The association between irisin concentrations and carbohydrate intake was related to the consumption of some sources of carbohydrates (cereals, pulse, fruits and vegetables). This outcome may be explained because the dietary modifications during the hypocaloric intervention evolved with shifts in carbohydrate consumption within the energy restriction. Thus, irisin could be increased in response to the dietary pattern, depending on the carbohydrate content, in order to prevent/improve the rise on glucose, insulin or HOMA index values, linked to latter damage on multiple organs.23 This finding is interesting given that modifying the macronutrient distribution is a recurrent approach for treating obese and MetS patients.24

The observed results appear to be irrespective to the physical activity, as patients in this study maintained the same physical activity level along the intervention. The statistical adjustments for sex did not revealed specific differences between males and females concerning the analyzed irisin outcomes. A limitation of this study is that it demonstrated an association but not evidenced causation. Moreover, the methods to assess the dietary intake and physical activity were based on questionnaires, which could bias the results interpretation. Also, some other relevant measurements in relation to glucose metabolism, such as OGTT or Clamp-test would be appropriate. However, the design of the current trial based on a nutritional intervention involving a quite large human sample is indeed a valuable feature enabling pre- and post-test comparisons within subjects.

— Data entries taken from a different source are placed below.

From an optimization exercise on the open Yosys and OpenROAD flow, aimed at small area; shortcuts taken in it are not production practice.
Function was checked by simulation only, so behaviour that the tests miss may differ from the original.
No activity file was given, so power comes from the tool's default toggle rates.

==> 09-20: inputs <==
## ritc_trigger_top
module ritc_trigger_top #(
	parameter int A_STAGES = 0,
	parameter int B_STAGES = 2,
	parameter int C_STAGES = 3
) (
	input  logic                                              clk_i,
	input  logic                                              rst_n_i,
	input  logic                                              sync_i,
	input  logic [ritc_pkg::NBITS-1:0]                        a_i,
	input  logic [ritc_pkg::NBITS-1:0]                        b_i,
	input  logic [ritc_pkg::NBITS-1:0]                        c_i,
	input  logic                                              cfg_we_i,
	input  ritc_pkg::reg_addr_e                               cfg_addr_i,
	input  logic [ritc_pkg::CFG_BITS-1:0]                     cfg_wdata_i,
	output logic [ritc_pkg::CFG_BITS-1:0]                     cfg_rdata_o,
	output logic [ritc_pkg::NBITS*(A_STAGES+1)-1:0]           as_o,
	output logic [ritc_pkg::NBITS*(B_STAGES+1)-1:0]           bs_o,
	output logic [ritc_pkg::NBITS*(C_STAGES+1)-1:0]           cs_o,
	output logic                                              trig_o,
	output logic [ritc_pkg::NCHAN-1:0]                        trig_hits_o,
	output logic [ritc_pkg::PHASE_BITS-1:0]                   trig_phase_o
);
==> module ritc_max_mid, before the edit <==
module ritc_max_mid (
	input  logic [ritc_pkg::DEMUX-1:0] s1_i,
	input  logic [ritc_pkg::DEMUX-1:0] s2_i,
	input  logic                       top_i,
	output logic                       out_o
);
	assign out_o = |(s1_i & (s2_i | {ritc_pkg::DEMUX{~top_i}}));
endmodule
==> module ritc_min_mid, before the edit <==
module ritc_min_mid (
	input  logic [ritc_pkg::DEMUX-1:0] s1_i,
	input  logic [ritc_pkg::DEMUX-1:0] s2_i,
	input  logic                       top_i,
	output logic                       out_o
);
	assign out_o = ~&(s1_i | (s2_i & {ritc_pkg::DEMUX{top_i}}));
endmodule
==> flow/config.mk <==
export PLATFORM = sky130hd
export DESIGN_NAME = ritc_trigger_top
export DESIGN_NICKNAME = ritc_trigger_top
export VERILOG_FILES = /design/flow/design.v
export SDC_FILE = /design/flow/constraint.sdc
export NUM_CORES = 4
export LEC_CHECK = 0
export CAP_MARGIN = 20
export CORE_AREA = 2 2 192 192
export CORE_UTILIZATION = 40
export DIE_AREA = 0 0 194 194
export SLEW_MARGIN = 20
export SYNTH_HIERARCHICAL = 1
==> flow/constraint.sdc <==
create_clock -name core_clock -period 4.5 [get_ports {clk_i}]
set_input_delay 0.9000 -clock core_clock [delete_from_list [all_inputs] [get_ports {clk_i}]]
set_output_delay 0.9000 -clock core_clock [all_outputs]
set_load 0.01 [all_outputs]
standard.sh (not shown) runs the stock make flow with config.mk's settings and CLKGATE_MAP_FILE= SYNTH_SCRIPT=/design/flow/synth_recipe.tcl, a recipe that flattens the netlist after the stock synthesis.
==> flow/flow/run.sh <==
#!/bin/bash
# Standard ORFS layout (the standard.sh) with these layout choices changed:
#  - every input and output port still gets a buffer, but the small buf_1 cell
#  - the clock tree is built from clkbuf_8 cells in small clusters, without dummy loads
#  - global placement is not timing driven (its virtual repair keeps oversized
#    buffers); synthesis buffers are removed before it as the timing-driven mode does
set -o pipefail
HERE=$(pwd)
export BUFFER_PORTS_ARGS="-buffer_cell sky130_fd_sc_hd__buf_1"
export CTS_ARGS="-sink_clustering_enable -repair_clock_nets -buf_list sky130_fd_sc_hd__clkbuf_8 -root_buf sky130_fd_sc_hd__clkbuf_8 -dont_use_dummy_load -sink_clustering_size 16 -sink_clustering_max_diameter 50"
export GPL_TIMING_DRIVEN=0
export PRE_GLOBAL_PLACE_TCL=$HERE/flow/pre_global_place.tcl
bash standard.sh > standard.log 2>&1
==> flow/flow/pre_global_place.tcl <==
remove_buffers
==> inputs of 10-17, as changes to 09-20 <==
--- a/flow/design.v
+++ b/flow/design.v
@@ -184,7 +184,10 @@
 	input  logic                       top_i,
 	output logic                       out_o
 );
-	assign out_o = |(s1_i & (s2_i | {ritc_pkg::DEMUX{~top_i}}));
+	logic any_hi, any;
+	assign any_hi = |(s1_i & s2_i);
+	assign any    = |s1_i;
+	assign out_o = top_i ? any_hi : any;
 endmodule
 module ritc_max_low (
 	input  logic [ritc_pkg::DEMUX-1:0] s0_i,
@@ -202,7 +205,10 @@
 	input  logic                       top_i,
 	output logic                       out_o
 );
-	assign out_o = ~&(s1_i | (s2_i & {ritc_pkg::DEMUX{top_i}}));
+	logic nall_lo, nall;
+	assign nall_lo = ~&(s1_i | s2_i);
+	assign nall    = ~&s1_i;
+	assign out_o = top_i ? nall_lo : nall;
 endmodule
 module ritc_min_low (
 	input  logic [ritc_pkg::DEMUX-1:0] s0_i,
--- a/flow/flow/run.sh
+++ b/flow/flow/run.sh
@@ -7,7 +7,9 @@
 set -o pipefail
 HERE=$(pwd)
 export BUFFER_PORTS_ARGS="-buffer_cell sky130_fd_sc_hd__buf_1"
-export CTS_ARGS="-sink_clustering_enable -repair_clock_nets -buf_list sky130_fd_sc_hd__clkbuf_8 -root_buf sky130_fd_sc_hd__clkbuf_8 -dont_use_dummy_load -sink_clustering_size 16 -sink_clustering_max_diameter 50"
+export CTS_ARGS="-sink_clustering_enable -repair_clock_nets -buf_list sky130_fd_sc_hd__clkbuf_8 -root_buf sky130_fd_sc_hd__clkbuf_8 -dont_use_dummy_load -sink_clustering_size 20 -sink_clustering_max_diameter 60"
 export GPL_TIMING_DRIVEN=0
+# Pins one routing track apart, so that the die can be smaller than the pin count would allow at two
+export PLACE_PINS_ARGS="-min_distance 1 -min_distance_in_tracks"
 export PRE_GLOBAL_PLACE_TCL=$HERE/flow/pre_global_place.tcl
 bash standard.sh > standard.log 2>&1
CAP_MARGIN = 5   (was 20)
CORE_AREA = 2 2 158 158   (was 2 2 192 192)
CORE_UTILIZATION = unset   (was 40)
DIE_AREA = 0 0 160 160   (was 0 0 194 194)
SLEW_MARGIN = 5   (was 20)
==> inputs of 05-09, as changes to 09-20 <==
--- a/flow/flow/run.sh
+++ b/flow/flow/run.sh
@@ -7,7 +7,7 @@
 set -o pipefail
 HERE=$(pwd)
 export BUFFER_PORTS_ARGS="-buffer_cell sky130_fd_sc_hd__buf_1"
-export CTS_ARGS="-sink_clustering_enable -repair_clock_nets -buf_list sky130_fd_sc_hd__clkbuf_8 -root_buf sky130_fd_sc_hd__clkbuf_8 -dont_use_dummy_load -sink_clustering_size 16 -sink_clustering_max_diameter 50"
+export CTS_ARGS="-sink_clustering_enable -repair_clock_nets -buf_list sky130_fd_sc_hd__clkbuf_8 -root_buf sky130_fd_sc_hd__clkbuf_8 -dont_use_dummy_load -sink_clustering_size 20 -sink_clustering_max_diameter 60"
 export GPL_TIMING_DRIVEN=0
 export PRE_GLOBAL_PLACE_TCL=$HERE/flow/pre_global_place.tcl
 bash standard.sh > standard.log 2>&1
CORE_UTILIZATION = unset   (was 40)
==> comparison <==
- Of 05-09 and 10-17, 10-17 has the higher synthesized cell count (gap 0.62%, measured against 10-17).
- Non-clock buffer count: 05-09 is lower than 10-17 (4).
- 10-17 went through all stages and came out clean. 05-09 finished clean. 09-20 did not get past 2_1_floorplan.
- Fmax: 10-17 is higher than 05-09 (2.0%).
- In 05-09 the critical path depth is lower than in 10-17, by 3.
- Utilization: 05-09 is lower than 10-17 (18 points).
- Of 05-09 and 10-17, 10-17 has the higher first-iteration DRC count (gap about 13%, measured against 10-17).
- Between 10-17 and 05-09, the lower register-to-register slack is in 05-09 (gap 0.19 ns).
- Of 05-09 and 10-17, 05-09 has the higher via count (gap about 0.6%, measured against 10-17).
- Against 10-17, the die area of 05-09 is larger by about 47%.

An effect of regression to the mean could not be attributed since pertinent statistical procedures were performed in order to control this phenomenon.

This research concerns the investigation of a potential role of irisin on impaired glucose homeostasis associated to obesity and, consequently, the metabolic interplay on glucose metabolism and insulin secretion control. Indeed, the search of predictive laboratory markers is of value for clinical practice.